Quick anatomy and why it matters
The prostate is a small, muscular gland in the male reproductive system, roughly the size of a walnut. It sits below the bladder and surrounds the urethra. Its secretions contribute to semen. Because of its location, prostate changes can affect urination and sexual function.How prostate cancer is found
Two common ways to detect prostate cancer are the prostate-specific antigen (PSA) blood test and the digital rectal exam (DRE). PSA screening reduces the chance of finding advanced disease but also detects many low-risk cancers that may never cause harm. Current practice emphasizes shared decision-making about PSA testing, especially for men aged roughly 55-69, and individualized care afterwards.Staging and the principle of localized vs metastatic disease
If cancer is confined to the prostate (localized), treatment aims at cure or long-term control. Once cancer spreads beyond the gland to lymph nodes or distant sites (bone, liver, lung), treatment focuses on disease control and preserving quality of life.Common treatments for localized prostate cancer
- Active surveillance: for many low-risk cancers, careful monitoring with PSA tests, periodic biopsies, and imaging avoids or delays treatment-related side effects.
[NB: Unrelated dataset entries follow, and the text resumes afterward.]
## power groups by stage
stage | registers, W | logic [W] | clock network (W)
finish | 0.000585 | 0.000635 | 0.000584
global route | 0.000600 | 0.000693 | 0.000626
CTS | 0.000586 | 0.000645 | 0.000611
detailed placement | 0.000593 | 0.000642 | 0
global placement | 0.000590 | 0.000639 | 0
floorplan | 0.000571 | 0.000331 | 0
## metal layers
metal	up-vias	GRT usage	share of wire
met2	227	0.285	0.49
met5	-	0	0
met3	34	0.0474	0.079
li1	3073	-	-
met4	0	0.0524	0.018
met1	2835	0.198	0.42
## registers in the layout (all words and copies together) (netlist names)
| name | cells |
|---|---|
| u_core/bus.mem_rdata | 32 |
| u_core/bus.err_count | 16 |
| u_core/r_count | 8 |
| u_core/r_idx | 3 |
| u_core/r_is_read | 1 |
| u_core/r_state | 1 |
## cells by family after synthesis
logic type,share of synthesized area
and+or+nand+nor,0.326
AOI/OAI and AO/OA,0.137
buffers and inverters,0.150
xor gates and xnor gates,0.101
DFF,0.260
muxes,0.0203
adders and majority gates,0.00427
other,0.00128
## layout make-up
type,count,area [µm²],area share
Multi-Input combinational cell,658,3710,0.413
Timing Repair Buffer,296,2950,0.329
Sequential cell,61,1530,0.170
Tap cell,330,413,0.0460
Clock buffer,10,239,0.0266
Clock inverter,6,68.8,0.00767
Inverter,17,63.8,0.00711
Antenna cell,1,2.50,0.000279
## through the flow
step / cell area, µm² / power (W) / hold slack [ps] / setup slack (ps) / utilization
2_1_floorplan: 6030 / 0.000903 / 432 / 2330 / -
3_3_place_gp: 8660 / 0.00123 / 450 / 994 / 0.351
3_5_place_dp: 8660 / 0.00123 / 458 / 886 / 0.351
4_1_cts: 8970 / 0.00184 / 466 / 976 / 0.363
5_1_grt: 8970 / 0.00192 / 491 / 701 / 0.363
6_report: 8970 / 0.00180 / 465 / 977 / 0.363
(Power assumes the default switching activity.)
**config.mk**
```make
export PLATFORM = sky130hd
export DESIGN_NAME = ib_link_ctrl_flat
export DESIGN_NICKNAME = d
export VERILOG_FILES = /design/src/rtl/ib_link_pkg.sv /design/src/rtl/ib_link_ctrl_if.sv /design/src/rtl/ib_byte_fifo.sv /design/src/rtl/ib_link_ctrl.sv /design/src/flat_wrapper.sv
export SDC_FILE = /design/constraint.sdc
export NUM_CORES = 1
export LEC_CHECK = 0
export CORE_UTILIZATION = 64
export CTS_CLUSTER_DIAMETER = 50
export CTS_CLUSTER_SIZE = 30
export DETAILED_ROUTE_END_ITERATION = 8
export GPL_TIMING_DRIVEN = 0
export PLACE_DENSITY = 0.91
export SYNTH_ARGS = -nofsm -noshare
export SYNTH_HDL_FRONTEND = slang
export SYNTH_SLANG_ARGS = --single-unit
```
**constraint.sdc**
```tcl
create_clock -name clk -period 4.7 [get_ports clk]
set_input_delay 0.47 -clock clk [delete_from_list [all_inputs] [get_ports clk]]
set_output_delay 0.47 -clock clk [all_outputs]
set_load 0.01 [all_outputs]
```
===== config.mk =====
export PLATFORM = sky130hd
export DESIGN_NAME = ksa_swap_fsm
export DESIGN_NICKNAME = d
export VERILOG_FILES = /design/src/rtl/ksa_swap_fsm.sv
export SDC_FILE = /design/constraint.sdc
export NUM_CORES = 1
export LEC_CHECK = 0
export ABC_AREA = 1
export CAP_MARGIN = 15
export CORE_ASPECT_RATIO = 0.9
export CORE_UTILIZATION = 30
export DETAILED_ROUTE_END_ITERATION = 12
export PLACE_DENSITY_LB_ADDON = 0.05
export SETUP_SLACK_MARGIN = 0.15
export SLEW_MARGIN = 20
export SYNTH_ARGS = -nofsm -noshare
export SYNTH_HDL_FRONTEND = slang
export SYNTH_SLANG_ARGS = --single-unit

===== constraint.sdc =====
create_clock -name clk_i -period 2.4 [get_ports clk_i]
set_input_delay 0.36 -clock clk_i [delete_from_list [all_inputs] [get_ports clk_i]]
set_output_delay 0.36 -clock clk_i [all_outputs]
set_load 0.02 [all_outputs]

===== src/rtl/ksa_swap_fsm.sv =====
// rtl/ksa_swap_fsm.sv - RC4 key-scheduling swap loop over a shared 256x8 S memory
//
// Purpose: after S[i]=i has been written by the init FSM, permutes S in place:
//   j = j + S[i] + key[i mod KEY_LEN]; swap S[i], S[j]   for i = 0..255
// Ports:
//   clk_i          system clock
//   reset_n_i      asynchronous active-low reset
//   start_i        level request, sampled in IDLE
//   secret_key_i   8*KEY_LEN key, MSB byte is key[0]; held stable while busy
//   mem_rd_data_i  S memory read data (q), RD_LATENCY cycles after address
//   mem_addr_o     S memory address
//   mem_wr_data_o  S memory write data
//   mem_wr_en_o    S memory write enable
//   busy_o         high in every state except IDLE and DONE
//   done_o         high while in DONE
module ksa_swap_fsm #(
    parameter int KEY_LEN    = 3,
    parameter int RD_LATENCY = 1
) (
    input  logic                   clk_i,
    input  logic                   reset_n_i,
    input  logic                   start_i,
    input  logic [8*KEY_LEN-1:0]   secret_key_i,
    input  logic [7:0]             mem_rd_data_i,
    output logic [7:0]             mem_addr_o,
    output logic [7:0]             mem_wr_data_o,
    output logic                   mem_wr_en_o,
    output logic                   busy_o,
    output logic                   done_o
);

    localparam int             KW       = (KEY_LEN > 1) ? $clog2(KEY_LEN) : 1;
    localparam logic [KW-1:0]  KEY_LAST = KW'(KEY_LEN - 1);
    localparam logic [1:0]     LAT_LAST = 2'(RD_LATENCY - 1);

    typedef enum logic [2:0] {
        ST_IDLE    = 3'd0,
        ST_READ_I  = 3'd1,
        ST_CAPT_I  = 3'd2,
        ST_READ_J  = 3'd3,
        ST_CAPT_J  = 3'd4,
        ST_WRITE_J = 3'd5,
        ST_WRITE_I = 3'd6,
        ST_DONE    = 3'd7
    } state_e;

    state_e         state_q, state_d;
    logic [7:0]     i_q, i_d;
    logic [7:0]     j_q, j_d;
    logic [7:0]     si_q, si_d;
    logic [7:0]     sj_q, sj_d;
    logic [KW-1:0]  k_q, k_d;       // i mod KEY_LEN, stepped alongside i
    logic [1:0]     lat_q, lat_d;   // cycles spent waiting on a read
    logic [7:0]     key_byte;

    // Select key[k] without a variable part-select; k never exceeds KEY_LEN-1.
    always_comb begin
        key_byte = '0;
        for (int k = 0; k < KEY_LEN; k++) begin
            if (k_q == KW'(k)) begin
                key_byte = secret_key_i[8*(KEY_LEN-k)-1 -: 8];
            end
        end
    end

    always_ff @(posedge clk_i or negedge reset_n_i) begin
        if (!reset_n_i) begin
            state_q <= ST_IDLE;
            i_q     <= '0;
            j_q     <= '0;
            si_q    <= '0;
            sj_q    <= '0;
            k_q     <= '0;
            lat_q   <= '0;
        end else begin
            state_q <= state_d;
            i_q     <= i_d;
            j_q     <= j_d;
            si_q    <= si_d;
            sj_q    <= sj_d;
            k_q     <= k_d;
            lat_q   <= lat_d;
        end
    end

    always_comb begin
        state_d       = state_q;
        i_d           = i_q;
        j_d           = j_q;
        si_d          = si_q;
        sj_d          = sj_q;
        k_d           = k_q;
        lat_d         = lat_q;
        mem_addr_o    = 8'd0;
        mem_wr_data_o = 8'd0;
        mem_wr_en_o   = 1'b0;
        busy_o        = 1'b1;
        done_o        = 1'b0;

        unique case (state_q)
            ST_IDLE: begin
                busy_o = 1'b0;
                if (start_i) begin
                    i_d     = '0;
                    j_d     = '0;
                    k_d     = '0;
                    lat_d   = '0;
                    state_d = ST_READ_I;
                end
            end
            ST_READ_I: begin
                mem_addr_o = i_q;
                if (lat_q == LAT_LAST) begin
                    lat_d   = '0;
                    state_d = ST_CAPT_I;
                end else begin
                    lat_d = lat_q + 2'd1;
                end
            end
            ST_CAPT_I: begin
                mem_addr_o = i_q;
                si_d       = mem_rd_data_i;
                j_d        = j_q + mem_rd_data_i + key_byte;
                state_d    = ST_READ_J;
            end
            ST_READ_J: begin
                mem_addr_o = j_q;
                if (lat_q == LAT_LAST) begin
                    lat_d   = '0;
                    state_d = ST_CAPT_J;
                end else begin
                    lat_d = lat_q + 2'd1;
                end
            end
            ST_CAPT_J: begin
                mem_addr_o = j_q;
                sj_d       = mem_rd_data_i;
                state_d    = ST_WRITE_J;
            end
            ST_WRITE_J: begin
                mem_addr_o    = j_q;
                mem_wr_data_o = si_q;
                mem_wr_en_o   = 1'b1;
                state_d       = ST_WRITE_I;
            end
            ST_WRITE_I: begin
                // When i==j both captures hold the same old byte, so the
                // two writes leave S[i] unchanged as RC4 requires.
                mem_addr_o    = i_q;
                mem_wr_data_o = sj_q;
                mem_wr_en_o   = 1'b1;
                if (i_q == 8'hFF) begin
                    state_d = ST_DONE;
                end else begin
                    i_d     = i_q + 8'd1;
                    k_d     = (k_q == KEY_LAST) ? '0 : k_q + KW'(1);
                    state_d = ST_READ_I;
                end
            end
            ST_DONE: begin
                busy_o = 1'b0;
                done_o = 1'b1;
                // No rerun: S is already permuted, init must run again first.
                if (!start_i) begin
                    state_d = ST_IDLE;
                end
            end
            default: begin
                state_d = ST_IDLE;
            end
        endcase
    end

endmodule


==> results of run 1 <==
worst paths after layout:
kind | start | endpoint | slack (ns)
setup / recovery | k_q[1] | j_q[5] | -0.01
hold / removal | reset_n_i | si_q[2] | 0.49
setup reg to reg | k_q[1] | j_q[5] | -0.01
hold reg to reg | sj_q[2] | sj_q[2] | 0.49
max in group asynchronous | reset_n_i | state_q[2] | 1.20
min in group clk_i | sj_q[2] | sj_q[2] | 0.49
final cells by class:
type / instances / area [µm²]
inverters: 52 / 200
clock buffers: 5 / 68.8
multi-input cells: 236 / 1570
well taps: 119 / 149
repair buffers: 81 / 714
fillers: 913 / 4910
flip-flops and latches: 39 / 980
clock inverters: 3 / 23.8
routing by layer:
layer	vias up	wire length (µm)
li1	1252	-
met1	1126	3630
met2	49	3370
met3	4	241
met4	0	53
met5	-	0
worst reg2reg max path: stages, from the launching register on:
cell and delay [ns]:
dfrtp_1 0.43, inv_2 0.14, nor2_4 0.07, nand2_1 0.08, nand3_2 0.08, fa_1 0.51, ha_2 0.20, inv_2 0.05
fa_2 0.35, o21bai_1 0.18, a21oi_1 0.08, o21ai_0 0.07, o21ai_1 0.08
placed cells by master (no fill, tap or decap), drive strengths merged:
cell           count
o21bai             1
or2                1
a21boi             1
o21ai             39
fa                 8
nor3               4
ha                 9
xor2               2
clkdlybuf4s50     36
clkbuf            10
xnor2              1
dfrtp             39
a32o               8
nor2              17
dlygate4sd3        1
buf               28
o22ai             13
nand3             23
nand2            100
inv               53
a21o               1
a21oi              6
nand4              2
dlygate4sd2       11
clkinvlp           2
metrics by stage:
| stage | area, µm² | TNS [ns] |
|---|---|---|
| finish | 3700 | -0.0157 |
| global route | 3700 | -0.389 |
| CTS | 3680 | 0 |
| detailed placement | 3480 | -0.866 |
| global placement | 3480 | -0.684 |
| floorplan | 2690 | 0 |
what timing repair did:
item,4_1_cts,5_1_grt
pin swaps,8,8
hold buffers,1,0
buffers inserted,3,1
hold endpoints to repair,12,0
endpoints found under the setup margin,22,14
gates resized for setup,41,24
registers in the layout, summed over array words and instances (netlist names):
| signal | flops |
|---|---|
| k_q | 2 |
| lat_q | 2 |
| i_q | 8 |
| state_q | 3 |
| sj_q | 8 |
| si_q | 8 |
| j_q | 8 |
power by group through the flow:
| stage | combinational, mW | sequential [mW] | clock, mW |
|---|---|---|---|
| 2_1_floorplan | 0.593 | 0.804 | 0 |
| 6_report | 1.16 | 0.809 | 0.480 |
| 4_1_cts | 1.10 | 0.812 | 0.501 |
| 3_5_place_dp | 0.951 | 0.822 | 0 |
| 5_1_grt | 1.32 | 0.826 | 0.533 |
| 3_3_place_gp | 0.949 | 0.826 | 0 |
cell families (layout without fill, tap and decap cells):
kind of cell	after synthesis	after routing	synth area share (%)
xor gates and xnor gates	3	3	0.980
AOI/OAI and AO/OA	69	69	16.8
adders and majority gates	17	17	10.2
DFF	39	39	36.4
buffers and inverters	58	141	9.28
and+or+nand+nor	147	147	26.4
==> qor.csv, run 1 <==
stage,metric,value,unit
run,maxCapViolations,0,
clock_network,cts_tree,yes,
placement,place_ws,-0.191,ns
detailed_routing,dr.pass1.iters,4,
placement,gp_congestion,0.813,
worst_setup_path,cpPeakStageDelay,0.51,ns
cells_and_area,area_delta_synth_final,38.0,%
logic_synthesis,avgSynthCellArea,8.06,µm²
logic_synthesis,ys_async_sr_fraction,100,%
detailed_routing,avgRoutedWirePerCell,13.6,µm
worst_setup_path,worstPathCellList,inv_2 > nor2_4 > nand2_1 > nand3_2 > fa_1 > ha_2 > inv_2 > fa_2 > o21bai_1 > a21oi_1 > o21ai_0 > o21ai_1,
logic_synthesis,yosysMostFrequentCell,nand2_1,
placement,dp_cells,522,
timing,skew,0.00240,ns
timing,hold_viol,0,
clock_network,root_buffer,clkbuf_8,
worst_setup_path,critPathSlowestCell,fa_1,
worst_setup_path,cp.arrival,2.59,ns
worst_setup_path,cp-end-kind,flop,
power,vdd_drop_max,0.284,mV
grt,top_usage_layer,met2,
logic_synthesis,synth_common_cells,"nand2_1, inv_1, dfrtp_1",
timing,worst_slack,-0.0130,ns
logic_synthesis,syn_nets,385,
floorplan,rows,32,
power,switchingPower,0.928,mW
detailed_routing,first_iter_violations,98,
logic_synthesis,synth_top_area_share,36.4,%
power,p_per_area,663,nW/µm²
power,power.internal,1.52,mW
cells_and_area,drive_gt1_share,22.6,%
outcome,status,"complete, but fails checks",
detailed_routing,drt-vias-per-instance,4.54,
clock_network,clk_latency,0.29,ns
worst_setup_path,crit_family,adder cells,
clock_network,max-clock-path-buffers,2,
worst_setup_path,crit_type,reg -> reg,
grt,grt_first_pass_wirelength,12200,µm
floorplan,dieWidth,102,µm
worst_setup_path,required,2.58,ns
placement,hpwl,5660,µm
timing,layout_worst_path_cycle_share,101,%
timing,setup_viol,2,
detailed_routing,ant_nets,0,
logic_synthesis,synth_ff_type,dfrtp_1,
logic_synthesis,yosys_warnings,0,
worst_setup_path,crit_cells,12,
floorplan,ios,54,
logic_synthesis,yosysSeqAreaShare,36.4,%
grt,antenna_found_initial,0,
grt,grt_use_met1,23.1,%
logic_synthesis,syn_area,2680,µm²
power,p_sw_share,37.8,%
logic_synthesis,syn_inst,333,
timing,finalCriticalPeriod,2.41,ns
logic_synthesis,yosysUniqueCellTypes,32,
detailed_routing,num_vias,2431,
outcome,violations,negative setup slack,
grt,grt_max_degree,28,
logic_synthesis,synth_edf_count,0,
cells_and_area,layout.nets,467,
timing,worstMarginPinSlew,0.367,ns
worst_setup_path,critical_path_buf_inv_count,2,
worst_setup_path,path_common_cell,inv_2,
timing,rsz0062_at_grt,yes,
grt,grt-ovfl-total,0,
cells_and_area,antenna_cells,0,
timing,max_freq,0.414,GHz
detailed_routing,drc_errors,0,
floorplan,initial_core_util,31.2,%
grt,grt_use_total,17.1,%
worst_setup_path,start_kind,flop,
clock_network,cts.sinks,39,
logic_synthesis,synth_area_leaders,"dfrtp_1, nand2_1, inv_1",
timing,hold_ws,0.491,ns
grt,grt_pass1_vias,2480,
power,power,2.45,mW
grt,grt_use_met2,28.3,%
floorplan,coreArea,8610,µm²
detailed_routing,finalWirelength,7300,µm
worst_setup_path,rr_worst_depth,12,
logic_synthesis,ys_ff_latch,39,
floorplan,dieArea,9320,µm²
clock_network,clk_pin_slew_worst_paths,0.09,ns
timing,max-slew-margin-rel,75.5,%
cells_and_area,fin_util,43.0,%
power,pwr-share-seq,33.0,%
grt,grtUsageMet3,3.05,%
hold_path,hold_class,in -> async,
power,pwr-share-comb,47.4,%
clock_network,cts_max_level,2,
worst_setup_path,cp_max_fo,6,
power,p_leak,1.88,nW
logic_synthesis,netlist.top_cell.by_area,dfrtp_1,
power,clock_power_share,19.6,%
floorplan,die_h,91.7,µm
placement,io_buffers,53,
clock_network,numCtsBuffers,5,
timing,drv_slew,0,
cells_and_area,final_cells,535,
Power figures use the tool's default switching activity.
==> run 2: changes to the inputs <==
--- a/config.mk
+++ b/config.mk
@@ -10,7 +10,7 @@
 export CORE_ASPECT_RATIO = 0.9
 export CORE_UTILIZATION = 30
 export DETAILED_ROUTE_END_ITERATION = 12
-export PLACE_DENSITY_LB_ADDON = 0.05
+export PLACE_DENSITY = 0.59
 export SETUP_SLACK_MARGIN = 0.15
 export SLEW_MARGIN = 20
 export SYNTH_ARGS = -nofsm -noshare
==> run 2 against run 1 <==
Against the previous run:
- the flow still finishes with violations (negative setup slack)
- maximum frequency fell by 2.3%
- worst hold slack got worse by 0.30 ns
- routed wire length fell by 0.78%
- clock skew rose by 0.0044 ns
- cell area rose by 5.8%
- global-route usage fell by 0.72 points
- critical path depth rose by 1
- first-iteration DRC count rose by 19%
- via count rose by 3.2%
- register-to-register slack got worse by 0.06 ns
- utilization rose by 2.5 points
- clock-buffer cell count did not move
- critical endpoint unchanged
- largest cell class unchanged
- largest power group unchanged
- highest routed layer unchanged
==> qor.csv, run 2 (synthesized netlist as in run 1, its figures left out) <==
stage,metric,value,unit,change
outcome,status,"complete, but fails checks",,
outcome,violations,negative setup slack,,
floorplan,coreArea,8610,µm²,unchanged
cells_and_area,area_delta_synth_final,46.0,%,
timing,layout_worst_path_cycle_share,103,%,+2.3 points
power,power,2.43,mW,-0.92%
grt,grt_use_total,16.4,%,-0.72 points
placement,gp_congestion,0.871,,+7.1%
grt,grt_pass1_vias,2489,,+0.36%
timing,max_freq,0.405,GHz,-2.3%
grt,grtUsageMet3,2.13,%,-0.91 points
power,p_per_area,621,nW/µm²,-6.4%
timing,skew,0.00679,ns,+0.00439 ns
detailed_routing,first_iter_violations,117,,+19%
clock_network,numCtsBuffers,5,,unchanged
worst_setup_path,cp.arrival,2.65,ns,+0.06 ns
worst_setup_path,worstPathCellList,inv_4 > nor2_4 > buf_6 > nand2_2 > nand3_2 > fa_1 > ha_2 > inv_2 > fa_2 > o21bai_1 > a21oi_1 > o21ai_1 > o21ai_1,,
worst_setup_path,cp-end-kind,flop,,
clock_network,clk_latency,0.29,ns,about the same
clock_network,root_buffer,clkbuf_8,,
floorplan,initial_core_util,31.2,%,unchanged
cells_and_area,layout.nets,477,,+2.1%
clock_network,ctsHoldBuffers,0,,-1
worst_setup_path,cp_max_fo,5,,-1
detailed_routing,drt-vias-per-instance,4.60,,+1.3%
cells_and_area,antenna_cells,0,,unchanged
detailed_routing,avgRoutedWirePerCell,13.3,µm,-2.6%
floorplan,rows,32,,unchanged
timing,finalCriticalPeriod,2.47,ns,+0.0558 ns
timing,setup_viol,3,,+1
detailed_routing,dr.pass1.iters,4,,unchanged
detailed_routing,ant_nets,0,,unchanged
placement,hpwl,5310,µm,-6.2%
timing,worst_slack,-0.0688,ns,-0.0558 ns
placement,io_buffers,53,,unchanged
hold_path,hold_class,in -> async,,
floorplan,ios,54,,unchanged
worst_setup_path,required,2.58,ns,about the same
grt,grt_first_pass_wirelength,12000,µm,-2.0%
clock_network,cts_tree,yes,,
grt,grt_use_met1,23.5,%,+0.39 points
detailed_routing,drc_errors,0,,unchanged
timing,rsz0062_at_grt,yes,,
timing,max-slew-margin-rel,38.8,%,-37 points
floorplan,dieWidth,102,µm,unchanged
floorplan,dieArea,9320,µm²,unchanged
timing,worstMarginPinSlew,0.919,ns,+0.552 ns
worst_setup_path,crit_type,reg -> reg,,
detailed_routing,num_vias,2509,,+3.2%
timing,hold_viol,0,,unchanged
worst_setup_path,critPathSlowestCell,fa_1,,
clock_network,cts_max_level,2,,unchanged
grt,top_usage_layer,met2,,
cells_and_area,drive_gt1_share,26.1,%,+3.5 points
power,p_leak,2.04,nW,+8.4%
detailed_routing,finalWirelength,7240,µm,-0.78%
grt,grt_max_degree,40,,+43%
cells_and_area,fin_util,45.5,%,+2.5 points
power,vdd_drop_max,0.285,mV,+0.60%
grt,antenna_found_initial,0,,unchanged
worst_setup_path,path_common_cell,o21ai_1,,
placement,place_ws,-0.247,ns,-0.0560 ns
worst_setup_path,cpPeakStageDelay,0.50,ns,about the same
grt,grt_use_met2,25.4,%,-2.9 points
run,maxCapViolations,0,,unchanged
clock_network,clk_pin_slew_worst_paths,0.09,ns,about the same
cells_and_area,layout_common_cells,"nand2_1, inv_1, clkdlybuf4s50_1, dfrtp_1, buf_6",,
timing,drv_slew,0,,unchanged
floorplan,die_h,91.7,µm,unchanged
worst_setup_path,start_kind,flop,,
grt,grt-ovfl-total,0,,unchanged
clock_network,cts.sinks,39,,unchanged
clock_network,max-clock-path-buffers,2,,unchanged
cells_and_area,final_common_cell,nand2_1,,
[run 2: cell types whose count changed in the layout (fill, tap and decap cells not counted), moves of 2 or more]
cell,delta
buf_4,-6
nand3_2,+2
nand2_2,+6
clkbuf_2,-2
dlygate4sd2_1,-5
nand2_1,-4
nand3_1,-2
ha_1,-2
nand2_4,-2
ha_4,+2
buf_6,+16
dlymetal6s2s_1,+6
[run 2: path summary, 6_finish.rpt]
check	end	cells after the start	slack, ns	start
setup / recovery	j_q[5]	13	-0.07	k_q[1]
hold / removal	si_q[2]	1	0.19	reset_n_i
setup reg to reg	j_q[5]	13	-0.07	k_q[1]
hold reg to reg	sj_q[4]	2	0.49	sj_q[4]
max in group asynchronous	k_q[1]	1	1.57	reset_n_i
min in group clk_i	sj_q[4]	2	0.49	sj_q[4]
[run 2: where the power goes]
| group | internal [mW] | switching (mW) | total [mW] |
|---|---|---|---|
| registers | 0.739 | 0.0789 | 0.818 |
| clock network | 0.208 | 0.260 | 0.468 |
| logic | 0.577 | 0.568 | 1.14 |
| total | 1.52 | 0.907 | 2.43 |
[run 2: layout make-up]
cell class / instances / area, µm²
inverter: 52 / 200
timing repair buffer: 91 / 891
fill: 847 / 4690
clock buffer: 5 / 68.8
multi-input combinational: 236 / 1600
clock inverter: 3 / 23.8
sequential: 39 / 981
tap: 119 / 149
[run 2: critical path, delay by kind of cell (launching register included)]
kind / cells / cell delay [ns]
flip-flops: 1 / 0.45
AO/OA/AOI/OAI: 4 / 0.40
AND/OR/NAND/NOR: 3 / 0.17
buffers and inverters: 3 / 0.27
adder cells (fa/ha/maj): 3 / 1.05
[run 2: repair_timing]
item	in CTS	in global routing
gates resized for setup	37	47
setup endpoints to repair	22	21
pin swaps	19	16
setup buffers	17	3
[run 2: stage by stage]
stage | instance area [µm²] | hold slack [ns] | setup TNS, ns | instances
finish | 3920 | 0.189 | -0.174 | 545
global route | 3920 | 0.266 | -0.789 | 545
CTS | 3760 | 0.229 | -0.438 | 542
detailed placement | 3450 | 0.470 | -1.00 | 517
global placement | 3450 | 0.467 | -0.636 | 517
floorplan | 2690 | 0.0644 | 0 | 333
[run 2: metal layers]
layer  share of wire, %  wire (µm)
met1                 48       3500
met2                 46       3330
met5                  0          0
met4                1.7        126
met3                3.9        285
- Surgery (radical prostatectomy): removal of the prostate can cure localized cancer. Approaches include open, laparoscopic, and robot-assisted procedures. Risks include urinary incontinence and erectile dysfunction; nerve-sparing techniques reduce but do not eliminate those risks.
- Radiation therapy: external beam radiation (including IMRT or stereotactic approaches) and brachytherapy (radioactive seed implants) are effective alternatives to surgery.
- Focal therapies: cryotherapy and high-intensity focused ultrasound (HIFU) are options in selected cases, often when patients seek tissue-sparing approaches.
Treatments for advanced or metastatic disease
When cancer spreads, systemic therapies are used. Androgen-deprivation therapy (ADT) reduces the testosterone that fuels many prostate cancers. ADT can be achieved surgically (orchiectomy) or medically with drugs:- GnRH agonists (e.g., leuprolide) and GnRH antagonists (e.g., degarelix, oral relugolix) lower testosterone; antagonists avoid an initial testosterone "flare."
- Androgen-receptor pathway inhibitors (bicalutamide, enzalutamide, apalutamide) further block androgen signaling.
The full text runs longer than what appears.